Madge Lake's hydrology remains fairly isolated even at its current water level. Water level control structures at the creek outlet provides some control over the lake's water level. Lake water eventually enters Bear Head Lake at the north-eastern corner of Duck Mountain Provincial Park. Bear Head Lake is then in turn drained by Bear Head Creek, which continues north-east, crossing the Manitoba boundary, to join the Swan River on its journey to Swan Lake. Madge Lake is therefore part of the Swan River drainage basin.
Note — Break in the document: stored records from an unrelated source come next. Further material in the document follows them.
<file path="src/rtl/mem_arbiter.sv">
// rtl/mem_arbiter.sv - two-requester (fetch/data) single-port memory arbiter
// with timeout abort, sticky halt gating of fetches and per-requester completion pulses.
module mem_arbiter #(
  parameter int TIMEOUT = 15
) (
  input  logic        clk,
  input  logic        rst_n,
  input  logic        if_req_i,
  input  logic [15:0] if_addr_i,
  input  logic        d_req_i,
  input  logic        d_wr_i,
  input  logic [15:0] d_addr_i,
  input  logic [15:0] d_wdata_i,
  input  logic        halt_req_i,
  input  logic [15:0] mem_rdata_i,
  input  logic        mem_ready_i,
  output logic        mem_en_o,
  output logic        mem_wr_o,
  output logic [15:0] mem_addr_o,
  output logic [15:0] mem_wdata_o,
  output logic [15:0] if_rdata_o,
  output logic [15:0] d_rdata_o,
  output logic        if_done_o,
  output logic        d_done_o,
  output logic        if_stall_o,
  output logic        d_stall_o,
  output logic        err_o,
  output logic        halted_o
);

  localparam int TW = ($clog2(TIMEOUT + 1) < 4) ? 4 : $clog2(TIMEOUT + 1);
  localparam logic [TW-1:0] TMO_LAST = TW'(TIMEOUT - 1);

  typedef enum logic [1:0] {
    S_IDLE  = 2'd0,
    S_ISSUE = 2'd1,
    S_WAIT  = 2'd2
  } state_e;

  state_e        state_q, state_d;
  logic          owner_q, owner_d;   // 1 = data owns the bus, 0 = fetch
  logic          wr_q, wr_d;
  logic [15:0]   addr_q, addr_d;
  logic [15:0]   wdata_q, wdata_d;
  logic [15:0]   if_rdata_q, if_rdata_d;
  logic [15:0]   d_rdata_q, d_rdata_d;
  logic          if_done_q, if_done_d;
  logic          d_done_q, d_done_d;
  logic          err_q, err_d;
  logic          halt_q, halt_d;
  logic          prio_q, prio_d;
  logic [TW-1:0] tmo_q, tmo_d;

  logic fetch_elig;
  logic data_elig;
  logic grant_data;

  // A requester whose done pulse is still visible is excluded so it cannot be reissued.
  assign fetch_elig = if_req_i & ~if_done_q & ~halt_q;
  assign data_elig  = d_req_i & ~d_done_q;
  // prio_q: last grant went to data while fetch was waiting, so fetch goes next.
  assign grant_data = data_elig & ~(prio_q & fetch_elig);

  always_comb begin
    state_d    = state_q;
    owner_d    = owner_q;
    wr_d       = wr_q;
    addr_d     = addr_q;
    wdata_d    = wdata_q;
    if_rdata_d = if_rdata_q;
    d_rdata_d  = d_rdata_q;
    if_done_d  = 1'b0;
    d_done_d   = 1'b0;
    err_d      = err_q;
    halt_d     = halt_q | halt_req_i;
    prio_d     = prio_q;
    tmo_d      = tmo_q;

    case (state_q)
      S_IDLE: begin
        if (grant_data) begin
          state_d = S_ISSUE;
          owner_d = 1'b1;
          wr_d    = d_wr_i;
          addr_d  = d_addr_i;
          wdata_d = d_wdata_i;
          prio_d  = fetch_elig;
          tmo_d   = '0;
        end else if (fetch_elig) begin
          state_d = S_ISSUE;
          owner_d = 1'b0;
          wr_d    = 1'b0;
          addr_d  = if_addr_i;
          prio_d  = 1'b0;
          tmo_d   = '0;
        end
      end

      S_ISSUE, S_WAIT: begin
        if (mem_ready_i) begin
          state_d = S_IDLE;
          if (owner_q) begin
            d_done_d = 1'b1;
            if (!wr_q) d_rdata_d = mem_rdata_i;
          end else begin
            if_done_d  = 1'b1;
            if_rdata_d = mem_rdata_i;
          end
        end else if (tmo_q == TMO_LAST) begin
          state_d = S_IDLE;
          err_d   = 1'b1;
          if (owner_q) begin
            d_done_d  = 1'b1;
            d_rdata_d = 16'h0000;
          end else begin
            if_done_d  = 1'b1;
            if_rdata_d = 16'h0000;
          end
        end else begin
          state_d = S_WAIT;
          tmo_d   = tmo_q + 1'b1;
        end
      end

      default: state_d = S_IDLE;
    endcase
  end

  always_ff @(posedge clk or negedge rst_n) begin
    if (!rst_n) begin
      state_q    <= S_IDLE;
      owner_q    <= 1'b0;
      wr_q       <= 1'b0;
      addr_q     <= 16'h0000;
      wdata_q    <= 16'h0000;
      if_rdata_q <= 16'h0000;
      d_rdata_q  <= 16'h0000;
      if_done_q  <= 1'b0;
      d_done_q   <= 1'b0;
      err_q      <= 1'b0;
      halt_q     <= 1'b0;
      prio_q     <= 1'b0;
      tmo_q      <= '0;
    end else begin
      state_q    <= state_d;
      owner_q    <= owner_d;
      wr_q       <= wr_d;
      addr_q     <= addr_d;
      wdata_q    <= wdata_d;
      if_rdata_q <= if_rdata_d;
      d_rdata_q  <= d_rdata_d;
      if_done_q  <= if_done_d;
      d_done_q   <= d_done_d;
      err_q      <= err_d;
      halt_q     <= halt_d;
      prio_q     <= prio_d;
      tmo_q      <= tmo_d;
    end
  end

  assign mem_en_o    = (state_q == S_ISSUE);
  assign mem_wr_o    = wr_q;
  assign mem_addr_o  = addr_q;
  assign mem_wdata_o = wdata_q;
  assign if_rdata_o  = if_rdata_q;
  assign d_rdata_o   = d_rdata_q;
  assign if_done_o   = if_done_q;
  assign d_done_o    = d_done_q;
  assign if_stall_o  = if_req_i & ~if_done_q;
  assign d_stall_o   = d_req_i & ~d_done_q;
  assign err_o       = err_q;
  assign halted_o    = halt_q & (state_q == S_IDLE);

endmodule

</file>
===== config.mk =====
export PLATFORM = sky130hd
export DESIGN_NAME = pixel_readout_ctrl
export DESIGN_NICKNAME = d
export VERILOG_FILES = /design/src/rtl/pixel_readout_ctrl.sv
export SDC_FILE = /design/constraint.sdc
export NUM_CORES = 1
export LEC_CHECK = 0
export CAP_MARGIN = 5
export CORE_MARGIN = 10
export CORE_UTILIZATION = 38
export CTS_CLUSTER_DIAMETER = 100
export CTS_CLUSTER_SIZE = 10
export DETAILED_ROUTE_END_ITERATION = 7
export PLACE_DENSITY = 0.7
export SYNTH_ARGS = -nofsm -noshare
export SYNTH_HDL_FRONTEND = slang
export SYNTH_SLANG_ARGS = --single-unit
export TNS_END_PERCENT = 30

===== constraint.sdc =====
create_clock -name clk -period 3.9 [get_ports clk]
set_input_delay 0.585 -clock clk [delete_from_list [all_inputs] [get_ports clk]]
set_output_delay 0.585 -clock clk [all_outputs]
set_load 0.1 [all_outputs]
[config.mk]
export PLATFORM = sky130hd
export DESIGN_NAME = sevseg_readback
export DESIGN_NICKNAME = d
export VERILOG_FILES = /design/src/rtl/sevseg_pkg.sv /design/src/rtl/sevseg_pattern_decode.sv /design/src/rtl/sevseg_readback.sv
export SDC_FILE = /design/constraint.sdc
export NUM_CORES = 1
export LEC_CHECK = 0
export ABC_AREA = 1
export BUFFER_PORTS_ARGS = -buffer_cell sky130_fd_sc_hd__buf_2
export CORE_MARGIN = 8
export CORE_UTILIZATION = 40
export DETAILED_ROUTE_END_ITERATION = 12
export REMOVE_ABC_BUFFERS = 1
export SYNTH_ARGS = -nofsm -noshare
export SYNTH_HDL_FRONTEND = slang
export SYNTH_HIERARCHICAL = 1
export SYNTH_SLANG_ARGS = --single-unit
[constraint.sdc]
create_clock -name clk -period 6.2 [get_ports clk]
set_input_delay 1.24 -clock clk [delete_from_list [all_inputs] [get_ports clk]]
set_output_delay 1.24 -clock clk [all_outputs]
set_load 0.05 [all_outputs]
[src/rtl/sevseg_pkg.sv]
// sevseg_pkg: segment constants, decoded-digit struct and sampler states for sevseg_readback
package sevseg_pkg;
    localparam logic [6:0] SEG_0     = 7'b1000000;
    localparam logic [6:0] SEG_1     = 7'b1111001;
    localparam logic [6:0] SEG_2     = 7'b0100100;
    localparam logic [6:0] SEG_3     = 7'b0110000;
    localparam logic [6:0] SEG_4     = 7'b0011001;
    localparam logic [6:0] SEG_5     = 7'b0010010;
    localparam logic [6:0] SEG_6     = 7'b0000010;
    localparam logic [6:0] SEG_7     = 7'b1111000;
    localparam logic [6:0] SEG_8     = 7'b0000000;
    localparam logic [6:0] SEG_9     = 7'b0010000;
    localparam logic [6:0] SEG_BLANK = 7'b1111111;
    localparam logic [6:0] SEG_A     = 7'b0001000;
    localparam logic [6:0] SEG_B     = 7'b0000011;
    localparam logic [6:0] SEG_C     = 7'b1000110;
    localparam logic [6:0] SEG_D     = 7'b0100001;
    localparam logic [6:0] SEG_E     = 7'b0000110;
    localparam logic [6:0] SEG_F     = 7'b0001110;

    typedef struct packed {
        logic       valid;
        logic       blank;
        logic [3:0] code;
    } digit_t;

    typedef enum logic [1:0] {ST_HUNT = 2'd0, ST_SETTLE = 2'd1, ST_HOLD = 2'd2} state_t;
endpackage

[src/rtl/sevseg_pattern_decode.sv]
// sevseg_pattern_decode: active-low 7-seg pattern to BCD/blank; hex letters A-F valid only with SEVSEG_RB_HEX_EN
module sevseg_pattern_decode
    import sevseg_pkg::*;
(
    input  logic [6:0] seg,
    output digit_t     dec
);
    // table lookup; anything unlisted is flagged invalid with code 0
    always_comb begin
        dec = '{valid: 1'b1, blank: 1'b0, code: 4'h0};
        case (seg)
            SEG_0:     dec.code = 4'h0;
            SEG_1:     dec.code = 4'h1;
            SEG_2:     dec.code = 4'h2;
            SEG_3:     dec.code = 4'h3;
            SEG_4:     dec.code = 4'h4;
            SEG_5:     dec.code = 4'h5;
            SEG_6:     dec.code = 4'h6;
            SEG_7:     dec.code = 4'h7;
            SEG_8:     dec.code = 4'h8;
            SEG_9:     dec.code = 4'h9;
            SEG_BLANK: dec.blank = 1'b1;
`ifdef SEVSEG_RB_HEX_EN
            SEG_A:     dec.code = 4'hA;
            SEG_B:     dec.code = 4'hB;
            SEG_C:     dec.code = 4'hC;
            SEG_D:     dec.code = 4'hD;
            SEG_E:     dec.code = 4'hE;
            SEG_F:     dec.code = 4'hF;
`endif
            default:   dec.valid = 1'b0;
        endcase
    end
endmodule

[src/rtl/sevseg_readback.sv]
// sevseg_readback: recovers committed digits from a muxed active-low 7-seg bus; hex letters via SEVSEG_RB_HEX_EN
module sevseg_readback
    import sevseg_pkg::*;
#(
    parameter int DIGITS       = 4,
    parameter int SETTLE       = 2,
    parameter int STABLE_SCANS = 3
) (
    input  logic                  clk,
    input  logic                  rst_n,
    input  logic [6:0]            seg_in,
    input  logic [DIGITS-1:0]     an_in,
    output logic [4*DIGITS-1:0]   value_out,
    output logic [DIGITS-1:0]     blank_out,
    output logic                  valid_out,
    output logic                  update_out,
    output logic                  err_out,
    output logic [7:0]            err_cnt
);
    localparam int DW = DIGITS > 1 ? $clog2(DIGITS) : 1;
    localparam int SW = SETTLE > 1 ? $clog2(SETTLE) : 1;
    localparam int CW = $clog2(STABLE_SCANS + 1);

    logic [6:0]          seg_r;
    logic [DIGITS-1:0]   an_r, an_prev;
    state_t              state;
    logic [SW-1:0]       scnt;
    digit_t              dec, smp;
    logic                smp_v;
    logic [DW-1:0]       smp_d, sel;
    logic [4*DIGITS-1:0] cand;
    logic [DIGITS-1:0]   cand_blank, seen;
    logic [CW-1:0]       cnt [DIGITS];
    logic [CW-1:0]       ncnt;
    logic                changed, onehot, multi, take, same, commit, differs, err_next;

    sevseg_pattern_decode u_dec (.seg(seg_r), .dec(dec));

    // input registers; an_prev remembers the last selection to detect changes
    always_ff @(posedge clk or negedge rst_n) begin
        if (!rst_n) begin
            seg_r   <= '1;
            an_r    <= '1;
            an_prev <= '1;
        end else begin
            seg_r   <= seg_in;
            an_r    <= an_in;
            an_prev <= an_r;
        end
    end

    // selection classification, sample strobe and stability next-state
    always_comb begin
        changed  = an_r != an_prev;
        onehot   = $countones(~an_r) == 1;
        multi    = !(&an_r) && !onehot;
        take     = state == ST_SETTLE && !changed && scnt == SW'(SETTLE - 1);
        sel      = '0;
        for (int i = 0; i < DIGITS; i++) if (!an_r[i]) sel = DW'(i);
        same     = smp.code == cand[4*smp_d +: 4] && smp.blank == cand_blank[smp_d];
        ncnt     = !same ? CW'(1) : cnt[smp_d] == CW'(STABLE_SCANS) ? cnt[smp_d] : cnt[smp_d] + 1'b1;
        commit   = smp_v && smp.valid && ncnt == CW'(STABLE_SCANS);
        differs  = smp.code != value_out[4*smp_d +: 4] || smp.blank != blank_out[smp_d];
        err_next = (changed && multi) || (smp_v && !smp.valid);
    end

    // sampler FSM: any selection change restarts from HUNT or SETTLE
    always_ff @(posedge clk or negedge rst_n) begin
        if (!rst_n) begin
            state <= ST_HUNT;
            scnt  <= '0;
        end else if (changed) begin
            state <= onehot ? ST_SETTLE : ST_HUNT;
            scnt  <= '0;
        end else if (state == ST_SETTLE) begin
            state <= take ? ST_HOLD : ST_SETTLE;
            scnt  <= scnt + 1'b1;
        end
    end

    // one decoded sample per settled selection
    always_ff @(posedge clk or negedge rst_n) begin
        if (!rst_n) begin
            smp_v <= 1'b0;
            smp   <= '0;
            smp_d <= '0;
        end else begin
            smp_v <= take;
            smp   <= dec;
            smp_d <= sel;
        end
    end

    // per-digit candidate tracking, commit, and error accounting
    always_ff @(posedge clk or negedge rst_n) begin
        if (!rst_n) begin
            cand       <= '0;
            cand_blank <= '0;
            for (int i = 0; i < DIGITS; i++) cnt[i] <= '0;
            value_out  <= '0;
            blank_out  <= '1;
            seen       <= '0;
            update_out <= 1'b0;
            err_out    <= 1'b0;
            err_cnt    <= '0;
        end else begin
            update_out <= commit && differs;
            err_out    <= err_next;
            if (err_next && err_cnt != 8'hFF) err_cnt <= err_cnt + 8'd1;
            if (smp_v && !smp.valid) cnt[smp_d] <= '0;
            if (smp_v && smp.valid) begin
                cand[4*smp_d +: 4] <= smp.code;
                cand_blank[smp_d]  <= smp.blank;
                cnt[smp_d]         <= ncnt;
            end
            if (commit) begin
                value_out[4*smp_d +: 4] <= smp.code;
                blank_out[smp_d]        <= smp.blank;
                seen[smp_d]             <= 1'b1;
            end
        end
    end

    assign valid_out = &seen;
endmodule

==> results of run 1 <==
==> cell families after synthesis <==
group / synth area share [%]
buf+inv: 8.89
flops: 47.9
simple gates: 32.0
xor+xnor: 2.23
compound gates: 5.93
fa+ha+maj: 3.09
==> worst reg2reg max path, cell delays in order, from the launching register on <==
cell and delay [ns]:
dfstp_2 0.58, fa_1 0.43, inv_1 0.07, ha_1 0.13
ha_1 0.21, or3b_2 0.46, nand2_1 0.11, o21ai_2 0.13
nand2_2 0.16, nor2_1 0.06, nand2_1 0.05, nand2_1 0.04
==> routing by layer <==
layer	global-route usage, %	share of wire [%]
met1	18.3	47
met4	5.81	1.8
met3	3.83	5.7
met2	22.3	45
met5	0	0
==> registers in the layout, summed over array words and instances (netlist names), named ones only <==
| register | cells |
|---|---|
| an_prev | 4 |
| seg_r | 7 |
| cand_blank | 4 |
| smp | 6 |
| blank_out | 4 |
| smp_d | 2 |
| seen | 4 |
| scnt | 1 |
| value_out | 16 |
| an_r | 4 |
| smp_v | 1 |
| update_out | 1 |
| err_cnt | 8 |
| err_out | 1 |
| cand | 16 |
| state | 2 |
==> synthesized netlist by cell type (3+ instances only) <==
master / number / area (µm²)
nand3_1: 39 / 195
ha_1: 10 / 125
nand3_2: 5 / 50.1
buf_6: 3 / 33.8
nor3_1: 4 / 20.0
inv_2: 8 / 30.0
buf_2: 8 / 40.0
nand2_2: 9 / 56.3
clkbuf_1: 3 / 11.3
xor2_1: 11 / 96.3
a21oi_1: 7 / 35.0
nand2_1: 173 / 649
o21ai_0: 36 / 180
nor2_2: 5 / 31.3
nor4_1: 5 / 31.3
nand4_1: 29 / 181
dfrtp_1: 70 / 1750
inv_1: 73 / 274
o211ai_1: 3 / 22.5
nor2_4: 5 / 56.3
nor2_1: 27 / 101
o21ai_1: 5 / 25.0
dfstp_2: 19 / 499
==> stage by stage <==
| stage | worst slack, ns | area, µm² | power (W) | utilization, % | cells |
|---|---|---|---|---|---|
| after floorplan | 3.07 | 4600 | 0.000846 | - | 559 |
| after global placement | 3.68 | 5010 | 0.000917 | 43.7 | 747 |
| after detailed placement | 3.61 | 5010 | 0.000922 | 43.7 | 747 |
| after CTS | 3.61 | 5350 | 0.00152 | 46.6 | 763 |
| after global routing | 3.46 | 5350 | 0.00158 | 46.6 | 763 |
| final | 3.63 | 5350 | 0.00151 | 46.6 | 763 |
==> path summary, 6_finish.rpt <==
path | slack, ns | end | from
max in group asynchronous | 4.31 | seg_r[2]$_DFF_PN1_ | rst_n
worst max register to register | 3.63 | err_cnt[6]$_DFFE_PN0P_ | an_r[1]$_DFF_PN1_
worst min register to register | 0.40 | an_prev[2]$_DFF_PN1_ | an_r[2]$_DFF_PN1_
worst min-delay path | 0.40 | an_prev[2]$_DFF_PN1_ | an_r[2]$_DFF_PN1_
min in group asynchronous | 0.90 | value_out[4]$_DFFE_PN0P_ | rst_n
worst max-delay path | 3.63 | err_cnt[6]$_DFFE_PN0P_ | an_r[1]$_DFF_PN1_
==> cell type report <==
class | count | area, µm²
clock buffer | 11 | 253
clock inverter | 5 | 77.6
fill | 1111 | 6120
inverter | 84 | 318
multi-input combinational | 386 | 2030
sequential | 89 | 2250
tap | 143 | 179
timing repair buffer | 45 | 233
==> report_power, final <==
| part | leakage, nW | total (W) | internal (W) | switching (W) |
|---|---|---|---|---|
| clock network | 0.163 | 0.000595 | 0.000374 | 0.000221 |
| logic | 1.40 | 0.000258 | 0.0000676 | 0.000191 |
| registers | 1.16 | 0.000653 | 0.000617 | 0.0000356 |
| total | 2.72 | 0.00151 | 0.00106 | 0.000447 |
==> results.yml, run 1 <==
pwr:
  p_per_area_nw_per_um2: 282
  ir_drop_uv: 272
  leakagePower_nw: 2.72
detailed_routing:
  routedWlPerCell_um: 14.0
  drt-total-wl_um: 10700
  drcViolationCount: 0
  via_per_inst: 5.02
  vias: 3833
  drt_iter0_drc: 202
  postRouteAntennaNets: 0
  dr.pass1.iters: 4
global_route:
  grt_pass1_wl_um: 18400
  antenna_found_initial: 0
  grt_pass1_vias: 3848
  grt_overflow_total: 0
  grt_max_degree: 46
  grt_usage_pct: 14.3
setup_path:
  cp_slowest_cell: "dfstp_2"
  cp_cell_sequence: "fa_1 > inv_1 > ha_1 > ha_1 > or3b_2 > nand2_1 > o21ai_2 > nand2_2 > nor2_1 > nand2_1 > nand2_1"
  timing.critical_path.buf_inv: 1
  worstPathArrival_ns: 2.80
  startpoint_type: "flop"
  crit_path_end_kind: "flop"
  crit_type: "flop to flop"
  cp_max_fo: 9
  crit_top_cell: "nand2_1"
  slowest_delay_ns: 0.58
  cp_top_family: "simple AND/OR/NAND/NOR gates"
  worstPathRequired_ns: 6.42
  crit_cells: 11
  worstRegToRegCells: 11
floorplanning:
  rows: 39
  die_h_um: 124
  start_util_pct: 41.0
  ios: 44
  core_area_um2: 11500
  dieArea_um2: 15500
  die_w_um: 124
clock_network:
  cts_max_level: 3
  clk_latency_ns: 0.34
  hold_buffers: 0
  cts-resized-gates: 0
  post_cts_buffers: 0
  cts_made_buffers: 9
  root_buffer: "clkbuf_16"
  cts_buffer_depth: 2
  clk_pin_slew_ns: 0.06
  cts_sinks: 89
  tritoncts: "yes"
timing:
  clock.fmax_ghz: 0.389
  rsz0062_at_grt: "no"
  hold_viol_final: 0
  whs_ns: 0.397
  finalCritPeriodShare_pct: 41.5
  maxSlewViolCount: 0
  setup_viol: 0
  fin_skew_ns: 0.00585
  max_slew_margin_pct: 61.4
  tightest_slew_ns: 0.577
  fin_crit_ns: 2.57
  tns_ns: 0
cells_and_area:
  final_cell_mix: "nand2_1, inv_1, dfrtp_1"
  fin_nets: 639
  syn_to_final_growth_pct: 13.6
  diodes: 0
  final_common_cell: "nand2_1"
  drive_gt1_share_pct: 19.5
synth:
  ys_async_sr_fraction_pct: 100
  synth_cell_types: 36
  synth-main-ff-cell: "dfrtp_1"
  synth-edff-count: 0
  synth_area_um2: 4700
  yosysSeqAreaShare_pct: 47.9
  ys_ff_latch: 89
  synth.avg_cell_area_um2: 8.18
  netlist_instances: 575
  yosys_warnings: 6
placed_design:
  hpwlAfterDp_um: 7650
  gp_congestion: 0.869
  port-buffer-count: 43
outcome:
  outcome: "complete, no violations"
min_path:
  min_path_cells: 0
  worst_hold_path_type: "flop to flop"
run:
  cap_violations: 0
No activity file was read; power rests on OpenSTA's default activity.
==> run 2, diff against run 1 <==
==> constraint.sdc (replaced) <==
create_clock -name clk -period 2.4 [get_ports clk]
set_input_delay 0.48 -clock clk [delete_from_list [all_inputs] [get_ports clk]]
set_output_delay 0.48 -clock clk [all_outputs]
set_load 0.05 [all_outputs]
==> results.yml, run 2 (synthesis results as in run 1) <==
outcome:
  outcome: "complete, no violations"
floorplanning:
  rows: 39
  core_area_um2: 11500
  dieArea_um2: 15500
  die_w_um: 124
  start_util_pct: 41.0
  die_h_um: 124
  ios: 44
setup_path:
  slowest_delay_ns: 0.54
  cp_cell_sequence: "fa_1 > inv_2 > ha_4 > ha_4 > or3b_4 > nand2_4 > o21ai_4 > nand2_4 > nor2_1 > nand2_1 > nand2_1"
  worstRegToRegCells: 11
  worstPathRequired_ns: 2.63
  worstReg2RegEnd: "err_cnt[6]$_DFFE_PN0P_"
  worstPathArrival_ns: 2.57
  crit_path_end_kind: "flop"
  crit_type: "flop to flop"
  timing.rr.start: "an_r[1]$_DFF_PN1_"
  startpoint_type: "flop"
  cp_slowest_cell: "dfstp_2"
  rrSetupSlack_ns: 0.05
  cp_max_fo: 8
global_route:
  grt_pass1_wl_um: 18700
  grt.busiest_layer: "met2"
  grt_pass1_vias: 3887
  grt_use_met1_pct: 18.1
  antenna_found_initial: 0
  grt_use_met2_pct: 23.6
  grt_max_degree: 90
  grt_overflow_total: 0
  met3_usage_pct: 4.81
  grt_usage_pct: 14.5
placed_design:
  placement.cell_area_um2: 5100
  dp.cells: 757
  gp_congestion: 0.853
  hpwlAfterDp_um: 7810
  port-buffer-count: 43
timing:
  clock.fmax_ghz: 0.426
  finalCritPeriodShare_pct: 97.8
  fin_crit_ns: 2.35
  tightest_slew_ns: 0.485
  setup_viol: 0
  fin_skew_ns: 0.00740
  maxSlewViolCount: 0
  max_slew_margin_pct: 67.7
  hold_viol_final: 0
  rsz0062_at_grt: "yes"
clock_network:
  cts_buffer_depth: 2
  clk_latency_ns: 0.35
  hold_buffers: 0
  clk_pin_slew_ns: 0.07
  cts_made_buffers: 9
  root_buffer: "clkbuf_16"
  tritoncts: "yes"
  cts_sinks: 89
  cts_max_level: 3
cells_and_area:
  post-route-util_pct: 48.1
  reg_top3: "cand x16, value_out x16, err_cnt x8"
  design_area_um2: 5510
  drive_gt1_share_pct: 21.8
  seq_area_um2: 2250
  syn_to_final_growth_pct: 17.2
  fin_cells: 775
  nFillCells: 1104
  final_cell_mix: "nand2_1, inv_1, dfrtp_1"
  final_common_cell: "nand2_1"
  fin_nets: 651
  multiInputGateArea_um2: 2080
  diodes: 0
detailed_routing:
  via_per_inst: 4.97
  dr.pass1.iters: 4
  routedWlPerCell_um: 13.9
  postRouteAntennaNets: 0
  drt_iter0_drc: 228
  drcViolationCount: 0
  vias: 3850
  drt-total-wl_um: 10800
pwr:
  leakagePower_nw: 2.79
  p_per_area_nw_per_um2: 721
  ir_drop_uv: 629
min_path:
  worst_hold_path_type: "input pin to async pin"
run:
  cap_violations: 0
run 2: changes by cell type in the layout (fill, tap and decap cells not counted), sizes merged:
cell / delta
clkinvlp: +1
clkbuf: -1
inv: +1
buf: +12
clkinv: -1
run 2: how the worst max path moves through the flow:
| stage | slack [ns] | end | start | cells past startpoint |
|---|---|---|---|---|
| after floorplan | -0.01 | err_cnt[6]$_DFFE_PN0P_ | an_r[1]$_DFF_PN1_ | 11 |
| after global placement | -0.06 | err_cnt[6]$_DFFE_PN0P_ | an_r[0]$_DFF_PN1_ | 11 |
| after detailed placement | -0.11 | err_cnt[6]$_DFFE_PN0P_ | an_r[0]$_DFF_PN1_ | 11 |
| after CTS | 0.02 | err_cnt[1]$_DFFE_PN0P_ | an_r[0]$_DFF_PN1_ | 10 |
| after global routing | -0.02 | err_cnt[6]$_DFFE_PN0P_ | an_r[1]$_DFF_PN1_ | 11 |
| final | 0.05 | err_cnt[6]$_DFFE_PN0P_ | an_r[1]$_DFF_PN1_ | 11 |
run 2: per-stage QoR:
stage	hold slack (ns)	worst slack, ns	TNS, ns	total power [W]
final	0.143	0.0526	0	0.00397
after floorplan	0.184	-0.0145	-0.0145	0.00219
after detailed placement	0.383	-0.111	-0.491	0.00241
after CTS	0.192	0.0186	0	0.00399
after global placement	0.381	-0.0555	-0.107	0.00239
after global routing	0.206	-0.0229	-0.0229	0.00416
run 2: report_power, final:
part	switching (W)	total [W]	internal [W]	leakage, nW
logic	0.000513	0.000739	0.000226	1.47
clock network	0.000603	0.00155	0.000944	0.159
registers	0.0000914	0.00169	0.00159	1.16
run 2: per-layer routing:
metal / routed length, µm / vias to the layer above / share of wire (%)
li1: - / 1935 / -
met1: 4970 / 1807 / 46
met2: 5130 / 97 / 48
met3: 553 / 11 / 5.1
met4: 93 / 0 / 0.86
met5: 0 / - / 0
run 2: cell type report:
cell class | count | area share (%)
Tap cell | 143 | 3.25
Clock inverter | 6 | 1.63
Multi-Input combinational cell | 386 | 37.8
Inverter | 84 | 5.77
Timing Repair Buffer | 57 | 6.38
Clock buffer | 10 | 4.34
Sequential cell | 89 | 40.8
run 2: worst max-delay path, delay by kind of cell, from the launching register on:
kind                     cells  cell delay (ns)
AO/OA/AOI/OAI                1             0.09
AND/OR/NAND/NOR              6             0.78
adder cells (fa/ha/maj)      3             0.76
buffers and inverters        1             0.08
flip-flops                   1             0.54
run 2: repair_timing:
item	in CTS	in global routing
buffers inserted	1	1
setup endpoints to repair	7	6
pin swaps	1	7
gates resized for setup	4	6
The lake water is only very slightly eutrophic (and so can be described as mesotrophic), and is also moderately hard and alkaline, with a limestone-buffered pH of about 8.2. The water clarity in summer is limited by phytoplankton growth and wave-agitation of the calcareous clay bottom. A Secchi disk depth of as little as 1 metre is not uncommon after windy days. Water quality, however, is still considered to be good, and in fact, among the best in Saskatchewan's parks.

== Surrounding forest ==
The forest immediately surrounding the lake was last burned over in the mid 1800s, and so is now well over 100 years old and approaching climax. White spruce and balsam fir are now the dominant tree species on the shores of the lake. The lakeshore population of paper birch and trembling aspen is in decline, and deciduous trees are now fairly inconspicuous except in isolated pockets. This is a fairly recent development, as the deciduous trees that sprouted after the fires only started dying off in numbers in the 1980s. Before this time, the lake shore forest was dominated by deciduous trees. Therefore, for much of the 20th century, Spruce Island (which had escaped the fires) had a conspicuous evergreen forest in contrast to the younger deciduous forest of the surrounding shore, and thus the island received its name. However, the aging of the lakeshore forest means Spruce Island's forest is no longer visually distinctive. The forest is in a protected area called Duck Mountain Provincial Forest.

== Fish species ==
Fish commonly found in Madge Lake include walleye, yellow perch, northern pike, burbot, and white sucker. The lake was last stocked with 400,000 walleye fry in 2023.